■ TASK GOAL
Across the entries that follow, tally every line holding the word "source" and reply with the count alone.

═════ DATASET EXCERPTS

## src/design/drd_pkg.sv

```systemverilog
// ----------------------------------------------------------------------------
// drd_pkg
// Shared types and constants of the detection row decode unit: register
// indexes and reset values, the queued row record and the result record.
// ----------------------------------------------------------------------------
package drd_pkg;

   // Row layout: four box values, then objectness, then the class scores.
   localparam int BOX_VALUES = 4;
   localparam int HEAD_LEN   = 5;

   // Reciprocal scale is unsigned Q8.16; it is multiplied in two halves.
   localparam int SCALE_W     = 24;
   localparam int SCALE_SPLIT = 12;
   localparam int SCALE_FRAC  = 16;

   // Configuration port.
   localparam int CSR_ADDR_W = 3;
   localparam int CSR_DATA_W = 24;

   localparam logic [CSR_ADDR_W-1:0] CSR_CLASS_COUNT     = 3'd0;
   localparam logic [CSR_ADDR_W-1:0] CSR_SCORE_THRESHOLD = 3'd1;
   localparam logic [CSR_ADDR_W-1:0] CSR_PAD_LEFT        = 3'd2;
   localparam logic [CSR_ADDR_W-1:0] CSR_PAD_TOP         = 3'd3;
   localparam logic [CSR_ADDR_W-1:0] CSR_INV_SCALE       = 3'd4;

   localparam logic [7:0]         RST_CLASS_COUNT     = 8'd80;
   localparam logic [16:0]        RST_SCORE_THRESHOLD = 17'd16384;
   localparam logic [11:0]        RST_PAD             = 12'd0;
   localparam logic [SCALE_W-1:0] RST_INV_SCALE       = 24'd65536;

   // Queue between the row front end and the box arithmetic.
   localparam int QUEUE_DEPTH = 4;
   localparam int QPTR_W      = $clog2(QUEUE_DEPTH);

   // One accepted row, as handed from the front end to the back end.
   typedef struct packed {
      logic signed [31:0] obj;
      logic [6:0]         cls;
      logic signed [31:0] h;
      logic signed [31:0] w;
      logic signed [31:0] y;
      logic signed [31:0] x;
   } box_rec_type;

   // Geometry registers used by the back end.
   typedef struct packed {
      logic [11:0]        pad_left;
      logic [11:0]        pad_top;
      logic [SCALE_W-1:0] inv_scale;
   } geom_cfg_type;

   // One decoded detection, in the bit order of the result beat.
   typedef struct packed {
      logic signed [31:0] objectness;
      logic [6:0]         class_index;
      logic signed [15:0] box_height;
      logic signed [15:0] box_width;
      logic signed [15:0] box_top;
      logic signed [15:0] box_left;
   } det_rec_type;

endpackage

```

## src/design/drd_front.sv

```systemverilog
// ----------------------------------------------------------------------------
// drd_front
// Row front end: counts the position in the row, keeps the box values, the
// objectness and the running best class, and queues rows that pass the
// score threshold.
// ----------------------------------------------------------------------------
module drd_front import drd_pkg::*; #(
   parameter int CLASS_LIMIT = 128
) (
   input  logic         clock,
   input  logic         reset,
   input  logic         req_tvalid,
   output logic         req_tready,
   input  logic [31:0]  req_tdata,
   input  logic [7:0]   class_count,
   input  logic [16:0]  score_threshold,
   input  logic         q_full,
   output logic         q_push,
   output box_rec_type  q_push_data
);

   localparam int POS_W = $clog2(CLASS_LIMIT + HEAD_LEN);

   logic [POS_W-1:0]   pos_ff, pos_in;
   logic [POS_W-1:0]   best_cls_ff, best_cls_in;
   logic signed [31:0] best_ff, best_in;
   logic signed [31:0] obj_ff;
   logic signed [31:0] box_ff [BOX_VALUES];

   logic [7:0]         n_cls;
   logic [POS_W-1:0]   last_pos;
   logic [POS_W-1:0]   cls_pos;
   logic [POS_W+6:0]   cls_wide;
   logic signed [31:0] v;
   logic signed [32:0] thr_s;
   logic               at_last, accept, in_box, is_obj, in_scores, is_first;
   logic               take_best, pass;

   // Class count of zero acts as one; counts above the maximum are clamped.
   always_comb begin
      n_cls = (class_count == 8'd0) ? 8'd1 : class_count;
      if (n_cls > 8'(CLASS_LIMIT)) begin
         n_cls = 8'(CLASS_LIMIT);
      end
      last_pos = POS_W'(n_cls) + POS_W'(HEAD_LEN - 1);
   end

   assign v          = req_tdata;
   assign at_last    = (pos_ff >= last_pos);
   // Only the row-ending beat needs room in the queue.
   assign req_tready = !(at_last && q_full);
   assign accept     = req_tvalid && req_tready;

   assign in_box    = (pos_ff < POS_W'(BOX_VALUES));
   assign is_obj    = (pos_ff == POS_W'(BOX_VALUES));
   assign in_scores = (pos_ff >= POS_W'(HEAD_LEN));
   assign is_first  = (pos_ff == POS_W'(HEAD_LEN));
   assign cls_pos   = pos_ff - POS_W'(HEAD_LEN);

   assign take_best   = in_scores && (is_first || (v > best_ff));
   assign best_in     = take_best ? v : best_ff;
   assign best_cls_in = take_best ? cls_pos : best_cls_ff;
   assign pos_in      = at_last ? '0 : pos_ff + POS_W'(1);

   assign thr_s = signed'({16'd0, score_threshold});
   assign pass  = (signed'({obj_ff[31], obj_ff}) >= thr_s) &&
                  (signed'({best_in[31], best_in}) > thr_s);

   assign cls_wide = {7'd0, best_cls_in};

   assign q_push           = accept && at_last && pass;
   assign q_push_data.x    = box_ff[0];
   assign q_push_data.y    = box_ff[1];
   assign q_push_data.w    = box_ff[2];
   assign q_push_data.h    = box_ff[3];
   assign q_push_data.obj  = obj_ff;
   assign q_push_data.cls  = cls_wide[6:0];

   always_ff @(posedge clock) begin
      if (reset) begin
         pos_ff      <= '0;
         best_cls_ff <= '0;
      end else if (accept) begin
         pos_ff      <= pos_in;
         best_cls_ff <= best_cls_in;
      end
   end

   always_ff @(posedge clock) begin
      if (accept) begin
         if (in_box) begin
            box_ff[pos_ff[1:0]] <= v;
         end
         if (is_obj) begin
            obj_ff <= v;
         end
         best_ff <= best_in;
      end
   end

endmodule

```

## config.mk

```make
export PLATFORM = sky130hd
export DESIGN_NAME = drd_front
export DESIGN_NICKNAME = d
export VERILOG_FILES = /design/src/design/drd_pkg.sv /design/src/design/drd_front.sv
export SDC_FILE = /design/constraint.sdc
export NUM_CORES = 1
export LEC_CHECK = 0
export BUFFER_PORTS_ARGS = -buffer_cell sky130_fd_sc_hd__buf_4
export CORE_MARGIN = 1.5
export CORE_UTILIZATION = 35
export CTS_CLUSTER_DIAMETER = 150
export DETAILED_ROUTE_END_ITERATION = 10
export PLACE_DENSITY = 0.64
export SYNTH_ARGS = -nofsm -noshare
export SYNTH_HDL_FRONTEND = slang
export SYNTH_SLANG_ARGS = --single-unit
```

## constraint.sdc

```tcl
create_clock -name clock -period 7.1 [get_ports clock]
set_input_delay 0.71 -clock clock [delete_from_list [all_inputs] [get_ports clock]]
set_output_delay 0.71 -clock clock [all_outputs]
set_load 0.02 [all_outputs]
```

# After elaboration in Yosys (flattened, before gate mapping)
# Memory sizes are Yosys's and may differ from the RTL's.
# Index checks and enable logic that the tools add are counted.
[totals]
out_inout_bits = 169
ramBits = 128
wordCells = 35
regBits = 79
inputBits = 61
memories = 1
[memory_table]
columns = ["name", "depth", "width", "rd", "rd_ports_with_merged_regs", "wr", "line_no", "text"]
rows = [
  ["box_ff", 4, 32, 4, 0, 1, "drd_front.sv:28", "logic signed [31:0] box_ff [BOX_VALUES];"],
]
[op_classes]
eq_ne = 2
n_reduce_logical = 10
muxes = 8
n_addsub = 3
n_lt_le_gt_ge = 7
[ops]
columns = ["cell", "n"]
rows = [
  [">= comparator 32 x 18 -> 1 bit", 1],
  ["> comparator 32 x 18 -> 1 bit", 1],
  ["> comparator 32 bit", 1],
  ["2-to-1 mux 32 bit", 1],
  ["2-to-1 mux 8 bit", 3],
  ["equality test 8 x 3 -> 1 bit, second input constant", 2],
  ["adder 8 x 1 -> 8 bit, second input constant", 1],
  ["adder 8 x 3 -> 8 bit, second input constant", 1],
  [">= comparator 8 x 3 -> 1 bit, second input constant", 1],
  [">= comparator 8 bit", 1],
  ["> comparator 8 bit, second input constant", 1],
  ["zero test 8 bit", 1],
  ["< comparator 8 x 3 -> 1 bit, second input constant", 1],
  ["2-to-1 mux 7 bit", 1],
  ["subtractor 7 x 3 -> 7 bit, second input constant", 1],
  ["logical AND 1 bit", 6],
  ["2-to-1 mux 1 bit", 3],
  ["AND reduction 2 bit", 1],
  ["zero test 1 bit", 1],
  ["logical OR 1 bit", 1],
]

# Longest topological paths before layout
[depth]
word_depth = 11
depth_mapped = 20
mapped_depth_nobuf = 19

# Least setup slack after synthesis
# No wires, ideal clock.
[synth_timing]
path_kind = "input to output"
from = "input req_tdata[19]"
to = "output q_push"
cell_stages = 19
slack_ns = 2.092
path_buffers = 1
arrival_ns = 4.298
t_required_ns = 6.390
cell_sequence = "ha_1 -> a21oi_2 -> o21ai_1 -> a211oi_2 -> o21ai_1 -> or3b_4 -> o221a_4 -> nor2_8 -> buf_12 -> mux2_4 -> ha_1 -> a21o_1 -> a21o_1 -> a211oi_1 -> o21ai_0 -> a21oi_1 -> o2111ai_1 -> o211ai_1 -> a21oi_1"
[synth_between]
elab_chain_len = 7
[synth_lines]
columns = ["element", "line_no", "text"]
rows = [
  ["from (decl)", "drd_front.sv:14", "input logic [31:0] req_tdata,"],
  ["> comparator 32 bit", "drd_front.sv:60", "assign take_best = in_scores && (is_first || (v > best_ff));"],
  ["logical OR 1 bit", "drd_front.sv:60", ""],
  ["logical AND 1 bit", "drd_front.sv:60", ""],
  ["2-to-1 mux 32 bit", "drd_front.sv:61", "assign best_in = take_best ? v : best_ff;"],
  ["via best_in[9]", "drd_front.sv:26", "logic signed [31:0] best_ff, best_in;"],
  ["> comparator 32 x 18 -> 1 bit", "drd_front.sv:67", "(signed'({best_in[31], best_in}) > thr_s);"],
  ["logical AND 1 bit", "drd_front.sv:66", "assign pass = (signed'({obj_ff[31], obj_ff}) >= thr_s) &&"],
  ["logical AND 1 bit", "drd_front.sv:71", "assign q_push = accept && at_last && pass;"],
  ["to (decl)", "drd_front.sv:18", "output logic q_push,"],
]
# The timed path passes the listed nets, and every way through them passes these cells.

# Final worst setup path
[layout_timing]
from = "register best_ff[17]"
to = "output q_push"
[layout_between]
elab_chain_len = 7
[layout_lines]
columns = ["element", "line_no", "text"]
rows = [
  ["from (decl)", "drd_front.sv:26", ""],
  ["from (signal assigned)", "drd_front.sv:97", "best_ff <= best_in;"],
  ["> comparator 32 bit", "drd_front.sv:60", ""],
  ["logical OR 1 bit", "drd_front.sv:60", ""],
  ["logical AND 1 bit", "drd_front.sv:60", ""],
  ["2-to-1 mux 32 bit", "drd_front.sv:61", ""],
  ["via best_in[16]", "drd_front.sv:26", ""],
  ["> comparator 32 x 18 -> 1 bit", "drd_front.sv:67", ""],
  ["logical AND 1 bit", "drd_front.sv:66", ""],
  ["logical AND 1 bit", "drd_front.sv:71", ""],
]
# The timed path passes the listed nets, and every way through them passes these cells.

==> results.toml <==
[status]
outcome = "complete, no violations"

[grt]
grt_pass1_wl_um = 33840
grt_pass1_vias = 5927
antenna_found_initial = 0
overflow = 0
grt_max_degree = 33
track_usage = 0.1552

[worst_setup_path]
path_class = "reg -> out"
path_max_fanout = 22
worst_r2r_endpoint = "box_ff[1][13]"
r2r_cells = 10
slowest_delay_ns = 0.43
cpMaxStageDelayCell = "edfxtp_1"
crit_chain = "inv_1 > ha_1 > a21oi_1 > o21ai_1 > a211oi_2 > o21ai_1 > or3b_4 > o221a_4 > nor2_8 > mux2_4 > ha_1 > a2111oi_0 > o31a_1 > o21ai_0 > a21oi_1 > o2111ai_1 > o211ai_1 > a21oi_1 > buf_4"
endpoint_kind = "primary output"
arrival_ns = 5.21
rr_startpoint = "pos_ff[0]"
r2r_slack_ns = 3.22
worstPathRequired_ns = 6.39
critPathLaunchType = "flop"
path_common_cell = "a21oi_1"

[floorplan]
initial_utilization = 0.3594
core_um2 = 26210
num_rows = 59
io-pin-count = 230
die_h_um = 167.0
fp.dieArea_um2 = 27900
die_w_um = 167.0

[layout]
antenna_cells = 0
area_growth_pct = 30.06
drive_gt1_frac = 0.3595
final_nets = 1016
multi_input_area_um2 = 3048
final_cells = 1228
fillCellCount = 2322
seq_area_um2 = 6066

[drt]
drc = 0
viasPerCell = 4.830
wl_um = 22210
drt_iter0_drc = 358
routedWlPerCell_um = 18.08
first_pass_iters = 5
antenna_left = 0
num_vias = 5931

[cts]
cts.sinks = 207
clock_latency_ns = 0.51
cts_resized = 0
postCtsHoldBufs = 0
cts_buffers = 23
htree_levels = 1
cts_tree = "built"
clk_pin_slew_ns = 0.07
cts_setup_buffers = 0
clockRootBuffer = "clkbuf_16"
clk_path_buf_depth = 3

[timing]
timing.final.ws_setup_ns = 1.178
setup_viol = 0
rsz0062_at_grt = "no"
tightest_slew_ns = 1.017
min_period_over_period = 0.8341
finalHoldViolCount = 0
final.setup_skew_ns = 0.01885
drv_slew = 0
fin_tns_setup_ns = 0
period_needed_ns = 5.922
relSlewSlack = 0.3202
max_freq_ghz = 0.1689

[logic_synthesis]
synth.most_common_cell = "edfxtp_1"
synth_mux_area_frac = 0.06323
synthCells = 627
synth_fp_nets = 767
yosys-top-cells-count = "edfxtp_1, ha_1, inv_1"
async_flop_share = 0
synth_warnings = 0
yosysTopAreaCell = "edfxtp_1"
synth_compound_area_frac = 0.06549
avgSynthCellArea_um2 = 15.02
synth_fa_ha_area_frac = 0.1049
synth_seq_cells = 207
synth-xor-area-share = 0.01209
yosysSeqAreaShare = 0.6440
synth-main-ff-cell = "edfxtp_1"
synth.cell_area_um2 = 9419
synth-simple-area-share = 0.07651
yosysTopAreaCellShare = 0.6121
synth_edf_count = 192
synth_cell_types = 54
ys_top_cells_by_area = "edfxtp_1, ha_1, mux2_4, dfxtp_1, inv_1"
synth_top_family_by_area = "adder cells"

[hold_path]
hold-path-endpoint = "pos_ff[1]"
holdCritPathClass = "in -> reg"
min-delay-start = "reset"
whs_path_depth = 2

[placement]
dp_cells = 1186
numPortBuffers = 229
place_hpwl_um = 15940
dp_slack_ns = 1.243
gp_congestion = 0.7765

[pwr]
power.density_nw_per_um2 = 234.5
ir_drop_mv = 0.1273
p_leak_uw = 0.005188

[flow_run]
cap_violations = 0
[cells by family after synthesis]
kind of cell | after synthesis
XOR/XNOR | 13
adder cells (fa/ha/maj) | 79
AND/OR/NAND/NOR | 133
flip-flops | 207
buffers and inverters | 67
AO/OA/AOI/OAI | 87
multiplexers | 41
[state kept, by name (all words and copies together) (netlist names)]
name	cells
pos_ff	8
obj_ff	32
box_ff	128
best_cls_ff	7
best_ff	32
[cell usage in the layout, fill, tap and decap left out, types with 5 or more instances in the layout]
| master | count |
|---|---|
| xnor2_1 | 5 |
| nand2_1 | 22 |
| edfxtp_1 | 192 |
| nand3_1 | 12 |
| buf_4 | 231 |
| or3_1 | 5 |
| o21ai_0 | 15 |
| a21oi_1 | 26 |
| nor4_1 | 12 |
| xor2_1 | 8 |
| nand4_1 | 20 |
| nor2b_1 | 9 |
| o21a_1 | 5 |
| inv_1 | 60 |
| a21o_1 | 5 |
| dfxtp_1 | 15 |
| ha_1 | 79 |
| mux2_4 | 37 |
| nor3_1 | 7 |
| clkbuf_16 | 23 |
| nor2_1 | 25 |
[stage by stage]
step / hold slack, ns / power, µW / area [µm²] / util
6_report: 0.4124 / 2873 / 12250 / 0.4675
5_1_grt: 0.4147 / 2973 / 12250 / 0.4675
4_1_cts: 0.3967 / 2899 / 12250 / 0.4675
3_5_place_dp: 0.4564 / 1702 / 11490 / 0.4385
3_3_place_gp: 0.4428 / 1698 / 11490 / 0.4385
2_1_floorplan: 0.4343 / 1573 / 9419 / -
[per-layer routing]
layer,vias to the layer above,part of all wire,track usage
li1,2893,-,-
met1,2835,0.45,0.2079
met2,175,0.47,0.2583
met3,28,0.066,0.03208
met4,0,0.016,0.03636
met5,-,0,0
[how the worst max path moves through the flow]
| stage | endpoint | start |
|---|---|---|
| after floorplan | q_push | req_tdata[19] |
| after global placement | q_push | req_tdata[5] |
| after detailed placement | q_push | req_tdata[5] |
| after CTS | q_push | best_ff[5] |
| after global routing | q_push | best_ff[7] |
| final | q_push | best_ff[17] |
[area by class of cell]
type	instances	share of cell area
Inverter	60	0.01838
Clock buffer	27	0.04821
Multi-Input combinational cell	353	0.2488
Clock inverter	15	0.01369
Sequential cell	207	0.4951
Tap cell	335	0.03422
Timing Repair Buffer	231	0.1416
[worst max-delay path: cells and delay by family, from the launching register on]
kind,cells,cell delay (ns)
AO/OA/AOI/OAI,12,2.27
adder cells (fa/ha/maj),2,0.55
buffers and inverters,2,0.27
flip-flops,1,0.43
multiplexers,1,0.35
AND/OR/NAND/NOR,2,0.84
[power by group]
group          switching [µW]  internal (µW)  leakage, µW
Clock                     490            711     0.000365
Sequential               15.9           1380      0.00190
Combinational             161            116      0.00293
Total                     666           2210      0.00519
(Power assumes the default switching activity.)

══════════
═════ DATASET EXCERPTS

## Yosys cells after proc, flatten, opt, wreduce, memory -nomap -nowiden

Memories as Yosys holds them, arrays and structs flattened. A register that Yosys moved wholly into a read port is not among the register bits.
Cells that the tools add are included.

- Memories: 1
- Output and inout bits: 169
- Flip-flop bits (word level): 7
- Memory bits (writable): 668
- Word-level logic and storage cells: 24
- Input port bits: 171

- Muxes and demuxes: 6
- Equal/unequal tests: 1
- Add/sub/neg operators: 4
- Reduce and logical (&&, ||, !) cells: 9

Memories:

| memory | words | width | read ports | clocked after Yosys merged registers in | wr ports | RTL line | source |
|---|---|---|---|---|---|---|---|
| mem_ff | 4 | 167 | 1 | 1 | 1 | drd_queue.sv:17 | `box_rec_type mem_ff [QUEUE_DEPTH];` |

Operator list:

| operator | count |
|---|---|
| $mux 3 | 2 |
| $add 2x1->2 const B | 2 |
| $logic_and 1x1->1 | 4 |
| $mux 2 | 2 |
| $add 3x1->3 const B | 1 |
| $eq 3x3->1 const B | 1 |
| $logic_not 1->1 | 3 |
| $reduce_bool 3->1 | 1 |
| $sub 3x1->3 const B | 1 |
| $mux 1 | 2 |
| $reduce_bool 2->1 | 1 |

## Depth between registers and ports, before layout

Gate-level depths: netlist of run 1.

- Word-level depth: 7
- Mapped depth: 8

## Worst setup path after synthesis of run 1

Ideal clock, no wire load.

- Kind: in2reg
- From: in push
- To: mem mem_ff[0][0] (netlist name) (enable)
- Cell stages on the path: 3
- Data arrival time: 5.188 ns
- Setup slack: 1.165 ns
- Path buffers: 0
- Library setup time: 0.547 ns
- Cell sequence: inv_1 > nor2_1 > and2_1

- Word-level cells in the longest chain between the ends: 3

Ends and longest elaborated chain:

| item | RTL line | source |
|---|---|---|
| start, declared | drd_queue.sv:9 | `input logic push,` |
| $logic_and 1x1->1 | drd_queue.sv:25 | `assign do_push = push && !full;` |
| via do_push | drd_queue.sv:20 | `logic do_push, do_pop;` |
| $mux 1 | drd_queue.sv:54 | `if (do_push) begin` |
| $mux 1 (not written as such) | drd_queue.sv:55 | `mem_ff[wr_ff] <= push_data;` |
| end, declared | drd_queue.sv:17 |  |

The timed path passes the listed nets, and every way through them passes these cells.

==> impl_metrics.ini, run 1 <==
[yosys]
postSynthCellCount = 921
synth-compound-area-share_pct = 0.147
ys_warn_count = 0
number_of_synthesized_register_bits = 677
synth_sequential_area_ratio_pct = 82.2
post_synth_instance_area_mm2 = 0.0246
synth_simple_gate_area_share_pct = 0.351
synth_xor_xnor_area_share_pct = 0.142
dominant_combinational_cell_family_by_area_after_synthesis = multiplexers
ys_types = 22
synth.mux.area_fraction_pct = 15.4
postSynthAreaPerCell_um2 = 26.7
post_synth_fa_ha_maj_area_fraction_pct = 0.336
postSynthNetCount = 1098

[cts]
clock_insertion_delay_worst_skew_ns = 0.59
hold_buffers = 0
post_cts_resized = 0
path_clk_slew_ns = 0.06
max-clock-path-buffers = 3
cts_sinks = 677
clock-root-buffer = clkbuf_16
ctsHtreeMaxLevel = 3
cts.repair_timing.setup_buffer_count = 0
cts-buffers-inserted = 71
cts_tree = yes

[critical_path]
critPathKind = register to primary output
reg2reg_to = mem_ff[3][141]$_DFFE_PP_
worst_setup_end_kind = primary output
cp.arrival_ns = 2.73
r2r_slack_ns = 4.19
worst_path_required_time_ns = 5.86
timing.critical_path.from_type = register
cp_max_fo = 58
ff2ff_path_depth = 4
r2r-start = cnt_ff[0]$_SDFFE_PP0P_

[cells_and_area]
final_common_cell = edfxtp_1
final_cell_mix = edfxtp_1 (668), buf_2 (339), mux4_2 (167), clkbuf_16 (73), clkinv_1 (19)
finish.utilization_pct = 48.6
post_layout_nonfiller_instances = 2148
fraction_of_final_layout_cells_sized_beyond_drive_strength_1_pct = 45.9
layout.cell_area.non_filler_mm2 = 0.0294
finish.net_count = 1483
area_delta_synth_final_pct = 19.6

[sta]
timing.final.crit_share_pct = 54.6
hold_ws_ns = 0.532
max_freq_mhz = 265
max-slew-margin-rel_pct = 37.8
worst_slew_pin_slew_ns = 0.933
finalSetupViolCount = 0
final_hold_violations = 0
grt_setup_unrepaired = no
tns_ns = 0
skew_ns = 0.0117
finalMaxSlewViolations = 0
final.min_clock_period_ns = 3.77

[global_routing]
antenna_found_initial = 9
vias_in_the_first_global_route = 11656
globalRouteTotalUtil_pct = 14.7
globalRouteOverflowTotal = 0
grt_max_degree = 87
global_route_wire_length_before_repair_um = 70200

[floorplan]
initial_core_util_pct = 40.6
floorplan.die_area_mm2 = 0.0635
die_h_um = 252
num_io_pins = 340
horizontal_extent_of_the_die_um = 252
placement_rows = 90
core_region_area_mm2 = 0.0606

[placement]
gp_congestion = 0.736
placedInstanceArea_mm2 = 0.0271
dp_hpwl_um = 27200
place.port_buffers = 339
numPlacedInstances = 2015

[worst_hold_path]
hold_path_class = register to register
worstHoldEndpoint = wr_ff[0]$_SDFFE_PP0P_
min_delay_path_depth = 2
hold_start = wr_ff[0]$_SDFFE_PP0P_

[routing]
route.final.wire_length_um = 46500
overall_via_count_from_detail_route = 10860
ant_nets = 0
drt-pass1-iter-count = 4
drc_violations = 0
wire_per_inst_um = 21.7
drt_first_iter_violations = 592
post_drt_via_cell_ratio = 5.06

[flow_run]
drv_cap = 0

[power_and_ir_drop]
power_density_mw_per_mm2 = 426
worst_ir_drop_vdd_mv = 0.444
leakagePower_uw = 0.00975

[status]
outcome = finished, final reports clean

══════════
═════ DATASET EXCERPTS

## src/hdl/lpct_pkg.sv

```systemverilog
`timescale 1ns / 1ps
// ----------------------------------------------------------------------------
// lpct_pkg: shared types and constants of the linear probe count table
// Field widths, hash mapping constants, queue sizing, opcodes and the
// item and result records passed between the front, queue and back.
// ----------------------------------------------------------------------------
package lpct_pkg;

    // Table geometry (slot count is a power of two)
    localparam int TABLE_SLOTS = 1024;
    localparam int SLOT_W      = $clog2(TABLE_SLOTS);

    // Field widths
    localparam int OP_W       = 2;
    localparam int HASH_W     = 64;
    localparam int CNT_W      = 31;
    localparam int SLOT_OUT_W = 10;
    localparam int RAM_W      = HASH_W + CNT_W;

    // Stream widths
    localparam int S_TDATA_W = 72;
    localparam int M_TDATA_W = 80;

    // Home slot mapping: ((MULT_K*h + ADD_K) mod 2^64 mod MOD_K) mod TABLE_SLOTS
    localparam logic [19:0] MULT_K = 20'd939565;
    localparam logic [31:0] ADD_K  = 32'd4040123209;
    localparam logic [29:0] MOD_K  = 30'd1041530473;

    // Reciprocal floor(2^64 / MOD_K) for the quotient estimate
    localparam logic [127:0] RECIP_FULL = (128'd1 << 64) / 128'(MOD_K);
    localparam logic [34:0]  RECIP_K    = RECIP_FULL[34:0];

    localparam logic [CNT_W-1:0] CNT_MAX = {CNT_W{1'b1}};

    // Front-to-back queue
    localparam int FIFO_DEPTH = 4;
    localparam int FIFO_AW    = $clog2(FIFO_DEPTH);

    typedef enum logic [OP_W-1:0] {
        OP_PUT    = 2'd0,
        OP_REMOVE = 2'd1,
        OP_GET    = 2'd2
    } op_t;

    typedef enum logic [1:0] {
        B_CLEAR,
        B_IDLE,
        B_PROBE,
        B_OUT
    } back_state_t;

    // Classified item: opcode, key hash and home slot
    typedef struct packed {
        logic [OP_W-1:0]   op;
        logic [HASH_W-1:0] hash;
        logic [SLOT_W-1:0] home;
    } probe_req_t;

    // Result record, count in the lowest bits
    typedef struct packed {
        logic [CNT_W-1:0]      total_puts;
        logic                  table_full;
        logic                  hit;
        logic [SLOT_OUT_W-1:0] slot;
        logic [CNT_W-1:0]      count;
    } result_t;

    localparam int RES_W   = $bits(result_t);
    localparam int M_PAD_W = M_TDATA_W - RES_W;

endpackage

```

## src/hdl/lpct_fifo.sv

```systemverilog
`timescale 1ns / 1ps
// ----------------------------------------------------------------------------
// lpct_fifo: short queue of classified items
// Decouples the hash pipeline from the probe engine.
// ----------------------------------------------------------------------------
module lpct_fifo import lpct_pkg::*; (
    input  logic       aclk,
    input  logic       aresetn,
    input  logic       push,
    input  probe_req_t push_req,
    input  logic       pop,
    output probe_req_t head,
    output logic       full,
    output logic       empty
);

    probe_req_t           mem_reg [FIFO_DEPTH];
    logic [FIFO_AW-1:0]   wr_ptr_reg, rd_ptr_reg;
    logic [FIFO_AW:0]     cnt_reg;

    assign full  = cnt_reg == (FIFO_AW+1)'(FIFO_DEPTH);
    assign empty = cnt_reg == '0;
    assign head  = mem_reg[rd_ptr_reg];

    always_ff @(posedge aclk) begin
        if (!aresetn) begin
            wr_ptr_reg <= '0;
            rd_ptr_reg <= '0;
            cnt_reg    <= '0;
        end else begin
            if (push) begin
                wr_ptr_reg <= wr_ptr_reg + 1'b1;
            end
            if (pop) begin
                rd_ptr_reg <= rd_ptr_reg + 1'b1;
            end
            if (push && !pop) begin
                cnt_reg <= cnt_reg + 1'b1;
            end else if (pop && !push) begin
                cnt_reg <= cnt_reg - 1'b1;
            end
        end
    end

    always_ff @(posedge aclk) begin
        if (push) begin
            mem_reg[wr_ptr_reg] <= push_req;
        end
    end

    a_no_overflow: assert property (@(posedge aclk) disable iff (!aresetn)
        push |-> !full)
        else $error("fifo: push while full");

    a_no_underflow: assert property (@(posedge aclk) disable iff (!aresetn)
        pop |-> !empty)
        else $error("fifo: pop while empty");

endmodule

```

══════════

■ RESULT
2